What the task requires: Below are the records. List every line holding the word "launching".

Stored entries:

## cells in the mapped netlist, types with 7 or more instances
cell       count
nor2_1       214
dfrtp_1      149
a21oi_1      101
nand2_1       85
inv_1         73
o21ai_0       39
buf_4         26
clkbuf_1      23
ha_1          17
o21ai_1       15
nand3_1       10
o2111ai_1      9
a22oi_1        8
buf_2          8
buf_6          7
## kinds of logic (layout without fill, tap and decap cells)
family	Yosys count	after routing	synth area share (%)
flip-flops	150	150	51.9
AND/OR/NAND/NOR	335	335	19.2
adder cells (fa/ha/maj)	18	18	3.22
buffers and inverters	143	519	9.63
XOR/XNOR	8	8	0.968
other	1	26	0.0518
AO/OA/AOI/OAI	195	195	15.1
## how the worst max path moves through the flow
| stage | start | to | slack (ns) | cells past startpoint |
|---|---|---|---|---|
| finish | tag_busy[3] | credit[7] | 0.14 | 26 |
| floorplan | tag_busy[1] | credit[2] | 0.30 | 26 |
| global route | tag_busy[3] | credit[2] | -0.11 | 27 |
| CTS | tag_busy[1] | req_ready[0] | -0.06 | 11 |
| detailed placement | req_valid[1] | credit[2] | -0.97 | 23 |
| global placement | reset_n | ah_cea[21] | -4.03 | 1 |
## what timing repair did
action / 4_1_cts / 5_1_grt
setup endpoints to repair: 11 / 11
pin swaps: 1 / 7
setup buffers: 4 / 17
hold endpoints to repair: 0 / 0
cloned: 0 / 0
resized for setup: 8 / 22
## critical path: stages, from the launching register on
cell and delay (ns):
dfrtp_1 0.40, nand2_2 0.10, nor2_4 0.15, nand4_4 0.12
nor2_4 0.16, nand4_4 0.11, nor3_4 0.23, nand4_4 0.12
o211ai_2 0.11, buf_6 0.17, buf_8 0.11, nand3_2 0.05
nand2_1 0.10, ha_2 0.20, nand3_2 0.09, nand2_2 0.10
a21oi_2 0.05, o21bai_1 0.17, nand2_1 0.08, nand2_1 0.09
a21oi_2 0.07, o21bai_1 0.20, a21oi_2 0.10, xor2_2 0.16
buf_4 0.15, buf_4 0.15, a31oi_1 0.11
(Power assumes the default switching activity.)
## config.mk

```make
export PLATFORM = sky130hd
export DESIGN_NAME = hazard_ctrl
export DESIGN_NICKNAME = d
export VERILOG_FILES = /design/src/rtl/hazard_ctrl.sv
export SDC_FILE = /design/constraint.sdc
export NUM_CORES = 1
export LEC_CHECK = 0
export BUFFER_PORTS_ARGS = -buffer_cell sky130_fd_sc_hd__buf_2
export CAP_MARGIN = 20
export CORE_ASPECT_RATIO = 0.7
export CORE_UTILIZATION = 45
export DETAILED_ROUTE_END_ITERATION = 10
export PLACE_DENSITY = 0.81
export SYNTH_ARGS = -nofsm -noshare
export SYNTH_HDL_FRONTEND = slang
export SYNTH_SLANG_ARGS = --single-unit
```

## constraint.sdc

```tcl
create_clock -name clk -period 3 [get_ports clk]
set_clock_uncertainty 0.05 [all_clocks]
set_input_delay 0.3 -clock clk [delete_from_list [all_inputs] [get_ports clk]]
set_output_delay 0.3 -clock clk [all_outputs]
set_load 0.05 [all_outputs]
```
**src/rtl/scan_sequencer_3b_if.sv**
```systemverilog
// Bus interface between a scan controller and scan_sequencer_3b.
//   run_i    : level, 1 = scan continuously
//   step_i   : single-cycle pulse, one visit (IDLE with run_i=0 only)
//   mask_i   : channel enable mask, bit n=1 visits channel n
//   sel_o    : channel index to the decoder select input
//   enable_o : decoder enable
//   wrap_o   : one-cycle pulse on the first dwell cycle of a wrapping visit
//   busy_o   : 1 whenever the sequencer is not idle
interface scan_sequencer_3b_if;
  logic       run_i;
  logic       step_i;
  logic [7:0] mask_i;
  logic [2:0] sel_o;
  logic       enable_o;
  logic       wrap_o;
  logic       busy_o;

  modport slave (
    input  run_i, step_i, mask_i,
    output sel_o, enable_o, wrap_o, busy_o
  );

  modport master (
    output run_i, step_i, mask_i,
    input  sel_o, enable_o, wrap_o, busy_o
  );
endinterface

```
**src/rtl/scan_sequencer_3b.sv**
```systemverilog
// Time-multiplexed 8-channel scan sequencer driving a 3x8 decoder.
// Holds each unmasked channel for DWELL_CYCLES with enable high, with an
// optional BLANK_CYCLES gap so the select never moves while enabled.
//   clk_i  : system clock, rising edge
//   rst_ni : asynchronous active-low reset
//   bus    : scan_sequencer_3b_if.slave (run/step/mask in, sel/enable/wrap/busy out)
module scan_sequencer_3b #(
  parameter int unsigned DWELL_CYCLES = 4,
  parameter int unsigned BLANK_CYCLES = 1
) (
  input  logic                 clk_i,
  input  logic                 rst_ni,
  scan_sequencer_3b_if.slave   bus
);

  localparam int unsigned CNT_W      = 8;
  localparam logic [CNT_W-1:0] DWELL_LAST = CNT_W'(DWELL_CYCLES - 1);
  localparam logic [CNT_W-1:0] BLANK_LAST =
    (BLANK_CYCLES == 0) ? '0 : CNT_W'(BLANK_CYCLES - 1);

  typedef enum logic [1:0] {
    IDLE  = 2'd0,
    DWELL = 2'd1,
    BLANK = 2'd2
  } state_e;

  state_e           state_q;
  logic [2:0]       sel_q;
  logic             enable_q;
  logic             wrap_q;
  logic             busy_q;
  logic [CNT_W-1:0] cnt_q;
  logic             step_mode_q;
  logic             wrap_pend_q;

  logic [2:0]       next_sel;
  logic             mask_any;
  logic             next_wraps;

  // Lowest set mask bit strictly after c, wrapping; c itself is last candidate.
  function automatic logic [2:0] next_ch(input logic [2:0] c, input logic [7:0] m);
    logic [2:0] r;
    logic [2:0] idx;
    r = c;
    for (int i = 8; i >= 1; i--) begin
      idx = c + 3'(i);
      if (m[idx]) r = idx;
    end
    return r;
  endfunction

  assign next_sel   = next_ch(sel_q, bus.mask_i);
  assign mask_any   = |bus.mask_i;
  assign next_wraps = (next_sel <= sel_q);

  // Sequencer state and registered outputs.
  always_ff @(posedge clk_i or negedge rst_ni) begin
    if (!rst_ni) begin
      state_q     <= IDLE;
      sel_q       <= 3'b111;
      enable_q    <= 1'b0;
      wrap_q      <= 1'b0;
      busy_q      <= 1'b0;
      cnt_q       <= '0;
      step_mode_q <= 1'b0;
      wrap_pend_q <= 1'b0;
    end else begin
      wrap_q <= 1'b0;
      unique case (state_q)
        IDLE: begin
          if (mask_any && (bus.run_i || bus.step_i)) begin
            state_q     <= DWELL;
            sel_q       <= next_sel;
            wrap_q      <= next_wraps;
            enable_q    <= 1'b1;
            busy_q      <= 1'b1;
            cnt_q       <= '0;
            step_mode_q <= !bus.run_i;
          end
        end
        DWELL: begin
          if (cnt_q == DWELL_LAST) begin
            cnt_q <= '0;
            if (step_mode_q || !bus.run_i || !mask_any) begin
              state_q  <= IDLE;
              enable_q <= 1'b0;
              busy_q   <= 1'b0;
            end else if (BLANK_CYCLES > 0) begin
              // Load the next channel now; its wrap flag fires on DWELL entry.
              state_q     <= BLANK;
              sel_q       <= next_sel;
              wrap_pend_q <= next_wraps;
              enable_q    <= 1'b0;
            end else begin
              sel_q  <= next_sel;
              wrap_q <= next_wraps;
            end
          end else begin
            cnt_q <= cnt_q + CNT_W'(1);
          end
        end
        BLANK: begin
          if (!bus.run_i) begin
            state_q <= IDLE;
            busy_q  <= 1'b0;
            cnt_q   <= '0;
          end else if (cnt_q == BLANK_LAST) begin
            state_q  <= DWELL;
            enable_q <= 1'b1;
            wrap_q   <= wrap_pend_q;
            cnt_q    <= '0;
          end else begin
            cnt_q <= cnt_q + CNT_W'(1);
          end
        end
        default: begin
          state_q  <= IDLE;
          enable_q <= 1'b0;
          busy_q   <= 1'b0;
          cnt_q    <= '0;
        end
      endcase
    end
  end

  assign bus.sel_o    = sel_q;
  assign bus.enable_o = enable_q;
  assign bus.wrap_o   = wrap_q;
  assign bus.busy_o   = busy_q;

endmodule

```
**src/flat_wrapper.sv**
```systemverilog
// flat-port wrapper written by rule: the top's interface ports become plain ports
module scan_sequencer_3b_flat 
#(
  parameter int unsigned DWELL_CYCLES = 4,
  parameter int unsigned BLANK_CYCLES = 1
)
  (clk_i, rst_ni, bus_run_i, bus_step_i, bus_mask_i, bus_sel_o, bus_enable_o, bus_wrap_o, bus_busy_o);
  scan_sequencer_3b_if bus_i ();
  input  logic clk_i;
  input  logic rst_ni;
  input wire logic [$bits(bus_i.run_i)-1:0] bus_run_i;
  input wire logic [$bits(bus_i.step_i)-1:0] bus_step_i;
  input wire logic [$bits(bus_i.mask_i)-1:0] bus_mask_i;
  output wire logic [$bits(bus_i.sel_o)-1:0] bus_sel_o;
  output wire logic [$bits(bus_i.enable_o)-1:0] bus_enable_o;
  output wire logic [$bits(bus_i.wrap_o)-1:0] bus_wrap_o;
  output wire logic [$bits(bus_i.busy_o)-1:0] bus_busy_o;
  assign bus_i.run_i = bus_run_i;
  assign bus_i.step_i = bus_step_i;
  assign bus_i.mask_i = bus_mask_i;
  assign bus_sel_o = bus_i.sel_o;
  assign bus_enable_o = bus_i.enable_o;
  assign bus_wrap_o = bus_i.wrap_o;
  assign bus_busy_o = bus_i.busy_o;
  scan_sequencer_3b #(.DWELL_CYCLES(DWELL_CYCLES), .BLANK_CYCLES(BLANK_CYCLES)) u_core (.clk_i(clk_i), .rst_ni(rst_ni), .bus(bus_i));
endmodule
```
==
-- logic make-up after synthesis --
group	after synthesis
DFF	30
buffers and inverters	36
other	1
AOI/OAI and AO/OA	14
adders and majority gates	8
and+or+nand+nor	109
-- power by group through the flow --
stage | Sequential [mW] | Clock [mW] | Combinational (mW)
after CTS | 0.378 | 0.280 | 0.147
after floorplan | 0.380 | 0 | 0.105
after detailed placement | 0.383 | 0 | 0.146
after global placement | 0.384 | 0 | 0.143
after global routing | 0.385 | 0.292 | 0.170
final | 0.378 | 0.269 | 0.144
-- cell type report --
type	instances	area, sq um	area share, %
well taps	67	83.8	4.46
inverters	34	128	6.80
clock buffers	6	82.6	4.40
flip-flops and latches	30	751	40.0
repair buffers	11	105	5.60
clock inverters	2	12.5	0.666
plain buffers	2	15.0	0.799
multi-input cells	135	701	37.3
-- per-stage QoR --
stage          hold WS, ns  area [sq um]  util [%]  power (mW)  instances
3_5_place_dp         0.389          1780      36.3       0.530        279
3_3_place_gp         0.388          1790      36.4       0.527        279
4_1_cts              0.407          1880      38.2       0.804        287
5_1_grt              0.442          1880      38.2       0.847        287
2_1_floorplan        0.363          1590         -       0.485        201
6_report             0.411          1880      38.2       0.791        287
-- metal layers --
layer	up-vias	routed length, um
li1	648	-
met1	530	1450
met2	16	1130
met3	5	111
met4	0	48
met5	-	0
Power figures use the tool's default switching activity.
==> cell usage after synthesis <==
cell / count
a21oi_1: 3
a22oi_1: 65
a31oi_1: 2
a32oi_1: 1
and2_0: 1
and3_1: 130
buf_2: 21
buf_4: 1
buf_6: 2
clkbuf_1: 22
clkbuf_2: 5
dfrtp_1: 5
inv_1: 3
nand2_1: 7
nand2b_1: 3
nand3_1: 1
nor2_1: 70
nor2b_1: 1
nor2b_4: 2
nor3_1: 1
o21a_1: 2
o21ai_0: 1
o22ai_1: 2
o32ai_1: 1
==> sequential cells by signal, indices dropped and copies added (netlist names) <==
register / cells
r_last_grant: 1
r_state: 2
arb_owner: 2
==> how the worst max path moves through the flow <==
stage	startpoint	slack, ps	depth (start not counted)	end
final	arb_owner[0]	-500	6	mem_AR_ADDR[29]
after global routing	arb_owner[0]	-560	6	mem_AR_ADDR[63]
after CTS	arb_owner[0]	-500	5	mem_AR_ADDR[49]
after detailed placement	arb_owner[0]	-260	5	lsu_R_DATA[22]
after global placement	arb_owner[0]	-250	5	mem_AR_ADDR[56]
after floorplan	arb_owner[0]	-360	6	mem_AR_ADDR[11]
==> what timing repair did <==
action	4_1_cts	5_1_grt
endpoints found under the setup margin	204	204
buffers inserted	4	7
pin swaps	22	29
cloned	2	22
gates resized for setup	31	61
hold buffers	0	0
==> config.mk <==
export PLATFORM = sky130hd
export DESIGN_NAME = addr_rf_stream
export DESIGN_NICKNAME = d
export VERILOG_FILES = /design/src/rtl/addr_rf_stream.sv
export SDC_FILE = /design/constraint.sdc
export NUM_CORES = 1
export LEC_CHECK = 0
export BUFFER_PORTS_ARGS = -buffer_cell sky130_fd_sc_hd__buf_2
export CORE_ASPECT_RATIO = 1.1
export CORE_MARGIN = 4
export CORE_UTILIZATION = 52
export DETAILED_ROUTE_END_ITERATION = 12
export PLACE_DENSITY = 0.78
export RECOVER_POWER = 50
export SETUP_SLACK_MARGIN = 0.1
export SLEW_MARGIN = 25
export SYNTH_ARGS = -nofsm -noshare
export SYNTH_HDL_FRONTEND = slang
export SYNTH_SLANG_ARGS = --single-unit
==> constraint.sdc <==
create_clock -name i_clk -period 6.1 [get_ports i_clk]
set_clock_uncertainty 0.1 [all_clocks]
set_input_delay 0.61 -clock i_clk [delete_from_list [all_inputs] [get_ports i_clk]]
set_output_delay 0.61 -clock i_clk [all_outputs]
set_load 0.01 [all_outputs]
==
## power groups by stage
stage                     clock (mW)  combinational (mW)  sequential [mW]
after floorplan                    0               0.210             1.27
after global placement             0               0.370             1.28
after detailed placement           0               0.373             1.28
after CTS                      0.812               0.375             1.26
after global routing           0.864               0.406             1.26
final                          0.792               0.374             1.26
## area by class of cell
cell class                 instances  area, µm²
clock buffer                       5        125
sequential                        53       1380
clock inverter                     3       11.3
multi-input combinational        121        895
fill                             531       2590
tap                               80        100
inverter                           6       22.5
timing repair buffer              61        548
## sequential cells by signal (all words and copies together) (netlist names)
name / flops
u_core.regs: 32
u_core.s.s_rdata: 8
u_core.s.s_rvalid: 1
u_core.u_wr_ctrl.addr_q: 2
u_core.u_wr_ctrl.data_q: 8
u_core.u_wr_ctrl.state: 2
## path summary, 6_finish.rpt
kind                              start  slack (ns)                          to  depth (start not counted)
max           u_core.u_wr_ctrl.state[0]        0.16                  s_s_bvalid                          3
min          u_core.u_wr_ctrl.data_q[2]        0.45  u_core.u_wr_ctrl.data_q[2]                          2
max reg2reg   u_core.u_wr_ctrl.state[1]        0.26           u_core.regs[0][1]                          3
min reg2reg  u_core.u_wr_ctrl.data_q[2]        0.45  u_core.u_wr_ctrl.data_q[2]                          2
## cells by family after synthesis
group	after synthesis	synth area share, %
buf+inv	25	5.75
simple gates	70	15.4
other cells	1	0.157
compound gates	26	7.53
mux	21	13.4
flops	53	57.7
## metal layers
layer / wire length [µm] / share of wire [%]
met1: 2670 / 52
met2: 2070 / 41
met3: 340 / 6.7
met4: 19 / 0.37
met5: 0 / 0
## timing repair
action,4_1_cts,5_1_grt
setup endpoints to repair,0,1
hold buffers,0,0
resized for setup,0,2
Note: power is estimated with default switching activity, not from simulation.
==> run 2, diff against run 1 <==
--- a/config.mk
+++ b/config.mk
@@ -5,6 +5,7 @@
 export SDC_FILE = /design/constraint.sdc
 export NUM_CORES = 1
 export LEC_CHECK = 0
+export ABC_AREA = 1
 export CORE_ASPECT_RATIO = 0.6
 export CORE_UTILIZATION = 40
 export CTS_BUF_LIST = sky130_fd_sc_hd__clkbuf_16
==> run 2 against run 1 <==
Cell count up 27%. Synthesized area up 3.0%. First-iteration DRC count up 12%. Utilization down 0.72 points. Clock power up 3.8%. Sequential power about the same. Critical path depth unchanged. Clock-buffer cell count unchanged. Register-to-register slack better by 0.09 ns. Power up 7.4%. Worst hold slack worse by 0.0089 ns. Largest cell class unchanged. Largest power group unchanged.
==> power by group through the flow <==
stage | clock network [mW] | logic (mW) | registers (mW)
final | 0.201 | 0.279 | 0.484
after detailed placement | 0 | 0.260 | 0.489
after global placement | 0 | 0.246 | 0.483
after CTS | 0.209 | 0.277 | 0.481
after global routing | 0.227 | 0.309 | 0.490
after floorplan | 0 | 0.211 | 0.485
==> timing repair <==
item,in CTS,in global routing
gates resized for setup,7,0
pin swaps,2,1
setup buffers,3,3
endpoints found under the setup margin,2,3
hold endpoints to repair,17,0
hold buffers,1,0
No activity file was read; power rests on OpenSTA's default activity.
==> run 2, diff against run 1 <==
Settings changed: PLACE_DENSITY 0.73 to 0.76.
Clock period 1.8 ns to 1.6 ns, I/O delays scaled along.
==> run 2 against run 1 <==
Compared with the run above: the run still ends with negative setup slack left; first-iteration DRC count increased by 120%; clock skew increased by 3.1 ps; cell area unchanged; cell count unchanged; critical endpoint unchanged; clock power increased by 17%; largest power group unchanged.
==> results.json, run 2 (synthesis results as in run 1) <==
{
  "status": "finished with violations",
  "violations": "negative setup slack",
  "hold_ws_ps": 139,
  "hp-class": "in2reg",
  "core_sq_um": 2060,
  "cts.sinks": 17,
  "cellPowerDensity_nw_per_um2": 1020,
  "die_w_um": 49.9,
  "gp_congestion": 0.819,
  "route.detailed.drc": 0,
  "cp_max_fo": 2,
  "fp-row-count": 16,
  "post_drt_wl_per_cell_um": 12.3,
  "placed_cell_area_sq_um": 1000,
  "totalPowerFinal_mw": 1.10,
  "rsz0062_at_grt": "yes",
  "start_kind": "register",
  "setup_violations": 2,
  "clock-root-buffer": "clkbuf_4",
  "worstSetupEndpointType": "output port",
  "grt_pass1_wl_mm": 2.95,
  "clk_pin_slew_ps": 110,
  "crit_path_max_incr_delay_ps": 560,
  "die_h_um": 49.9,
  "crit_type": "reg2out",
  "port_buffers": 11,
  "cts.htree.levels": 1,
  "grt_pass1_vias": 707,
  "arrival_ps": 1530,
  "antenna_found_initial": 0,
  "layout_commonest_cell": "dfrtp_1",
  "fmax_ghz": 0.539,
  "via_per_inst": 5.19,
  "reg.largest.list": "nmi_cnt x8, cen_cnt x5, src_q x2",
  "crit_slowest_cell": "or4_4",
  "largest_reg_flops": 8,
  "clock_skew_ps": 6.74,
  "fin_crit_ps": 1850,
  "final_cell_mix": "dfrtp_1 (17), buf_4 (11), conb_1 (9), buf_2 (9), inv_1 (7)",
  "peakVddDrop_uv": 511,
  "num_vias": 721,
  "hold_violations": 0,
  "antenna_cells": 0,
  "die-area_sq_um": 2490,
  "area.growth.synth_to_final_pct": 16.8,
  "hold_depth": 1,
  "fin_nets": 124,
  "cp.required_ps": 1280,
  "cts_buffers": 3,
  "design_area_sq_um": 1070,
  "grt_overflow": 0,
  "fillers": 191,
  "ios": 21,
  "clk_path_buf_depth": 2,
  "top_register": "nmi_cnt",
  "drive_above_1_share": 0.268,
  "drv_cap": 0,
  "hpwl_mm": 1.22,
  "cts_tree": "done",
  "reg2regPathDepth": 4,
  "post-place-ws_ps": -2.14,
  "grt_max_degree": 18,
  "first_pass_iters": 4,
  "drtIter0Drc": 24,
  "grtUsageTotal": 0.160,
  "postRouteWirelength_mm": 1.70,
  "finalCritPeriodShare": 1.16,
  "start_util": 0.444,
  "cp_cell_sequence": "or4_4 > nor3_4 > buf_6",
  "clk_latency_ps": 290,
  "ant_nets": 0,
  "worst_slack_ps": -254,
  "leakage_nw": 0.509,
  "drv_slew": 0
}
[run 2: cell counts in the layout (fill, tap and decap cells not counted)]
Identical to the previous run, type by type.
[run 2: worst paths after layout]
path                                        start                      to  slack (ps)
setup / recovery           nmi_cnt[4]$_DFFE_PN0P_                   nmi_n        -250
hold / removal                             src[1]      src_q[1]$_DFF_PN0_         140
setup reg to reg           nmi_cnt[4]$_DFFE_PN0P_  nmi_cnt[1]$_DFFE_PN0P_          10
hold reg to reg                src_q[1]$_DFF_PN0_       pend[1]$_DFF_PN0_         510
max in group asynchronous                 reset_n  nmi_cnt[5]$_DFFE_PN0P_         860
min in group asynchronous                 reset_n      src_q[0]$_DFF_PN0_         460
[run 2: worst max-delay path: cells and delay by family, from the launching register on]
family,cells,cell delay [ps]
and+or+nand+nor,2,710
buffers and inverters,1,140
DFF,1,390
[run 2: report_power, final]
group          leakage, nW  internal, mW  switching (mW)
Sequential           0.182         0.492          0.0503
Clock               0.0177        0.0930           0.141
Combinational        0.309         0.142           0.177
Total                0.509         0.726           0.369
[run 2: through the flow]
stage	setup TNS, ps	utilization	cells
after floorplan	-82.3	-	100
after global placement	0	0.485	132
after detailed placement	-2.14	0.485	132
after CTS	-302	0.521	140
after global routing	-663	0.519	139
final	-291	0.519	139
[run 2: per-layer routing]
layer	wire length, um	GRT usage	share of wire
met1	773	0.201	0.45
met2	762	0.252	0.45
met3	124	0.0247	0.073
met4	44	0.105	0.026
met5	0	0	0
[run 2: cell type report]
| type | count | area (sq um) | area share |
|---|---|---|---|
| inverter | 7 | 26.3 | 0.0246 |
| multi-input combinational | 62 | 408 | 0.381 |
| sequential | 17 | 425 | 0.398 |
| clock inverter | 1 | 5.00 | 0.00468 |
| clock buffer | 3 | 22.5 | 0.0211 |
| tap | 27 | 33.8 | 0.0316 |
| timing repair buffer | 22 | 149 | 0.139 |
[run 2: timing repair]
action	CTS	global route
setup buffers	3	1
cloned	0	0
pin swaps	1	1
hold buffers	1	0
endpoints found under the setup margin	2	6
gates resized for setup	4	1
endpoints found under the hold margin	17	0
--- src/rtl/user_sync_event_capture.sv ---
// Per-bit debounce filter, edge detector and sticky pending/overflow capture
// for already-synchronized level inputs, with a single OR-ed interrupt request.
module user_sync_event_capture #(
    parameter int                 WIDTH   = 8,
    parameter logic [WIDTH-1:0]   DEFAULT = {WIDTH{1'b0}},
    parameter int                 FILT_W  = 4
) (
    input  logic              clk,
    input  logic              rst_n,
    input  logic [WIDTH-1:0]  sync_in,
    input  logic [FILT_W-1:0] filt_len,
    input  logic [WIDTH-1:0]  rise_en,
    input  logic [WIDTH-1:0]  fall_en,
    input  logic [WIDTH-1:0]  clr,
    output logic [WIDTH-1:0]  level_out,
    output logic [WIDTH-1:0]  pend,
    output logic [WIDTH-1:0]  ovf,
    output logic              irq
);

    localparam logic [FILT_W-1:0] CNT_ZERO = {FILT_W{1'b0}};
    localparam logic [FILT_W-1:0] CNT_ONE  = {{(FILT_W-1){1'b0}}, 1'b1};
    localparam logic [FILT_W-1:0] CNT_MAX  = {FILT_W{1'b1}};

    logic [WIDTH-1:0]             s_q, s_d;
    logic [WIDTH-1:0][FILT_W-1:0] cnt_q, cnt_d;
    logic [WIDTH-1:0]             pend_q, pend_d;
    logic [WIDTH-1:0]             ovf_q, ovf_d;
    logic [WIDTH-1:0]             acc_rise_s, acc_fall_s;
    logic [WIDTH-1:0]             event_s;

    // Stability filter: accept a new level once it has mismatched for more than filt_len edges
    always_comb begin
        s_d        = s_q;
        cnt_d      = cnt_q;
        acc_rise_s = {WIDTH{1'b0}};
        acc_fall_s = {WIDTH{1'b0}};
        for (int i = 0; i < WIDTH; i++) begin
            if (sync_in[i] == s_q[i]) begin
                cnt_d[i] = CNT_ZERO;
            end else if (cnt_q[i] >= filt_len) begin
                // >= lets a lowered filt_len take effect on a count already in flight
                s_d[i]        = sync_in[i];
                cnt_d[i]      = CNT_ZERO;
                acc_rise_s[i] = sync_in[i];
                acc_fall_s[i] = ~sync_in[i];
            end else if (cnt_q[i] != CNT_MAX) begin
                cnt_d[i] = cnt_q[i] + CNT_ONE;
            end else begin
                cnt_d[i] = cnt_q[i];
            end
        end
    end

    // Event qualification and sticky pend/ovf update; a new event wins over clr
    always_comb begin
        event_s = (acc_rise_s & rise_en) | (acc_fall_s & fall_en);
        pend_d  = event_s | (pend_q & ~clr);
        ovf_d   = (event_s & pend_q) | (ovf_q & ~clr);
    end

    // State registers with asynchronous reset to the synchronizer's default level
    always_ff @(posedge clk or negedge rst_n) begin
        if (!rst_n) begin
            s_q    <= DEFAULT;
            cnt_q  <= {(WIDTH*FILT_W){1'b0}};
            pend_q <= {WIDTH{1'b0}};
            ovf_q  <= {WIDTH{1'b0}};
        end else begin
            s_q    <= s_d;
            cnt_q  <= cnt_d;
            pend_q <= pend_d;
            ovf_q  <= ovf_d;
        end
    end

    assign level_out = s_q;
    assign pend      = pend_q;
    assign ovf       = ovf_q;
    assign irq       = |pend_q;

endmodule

Solution to the exercise:
## critical path: stages, from the launching register on
[run 2: worst max-delay path: cells and delay by family, from the launching register on]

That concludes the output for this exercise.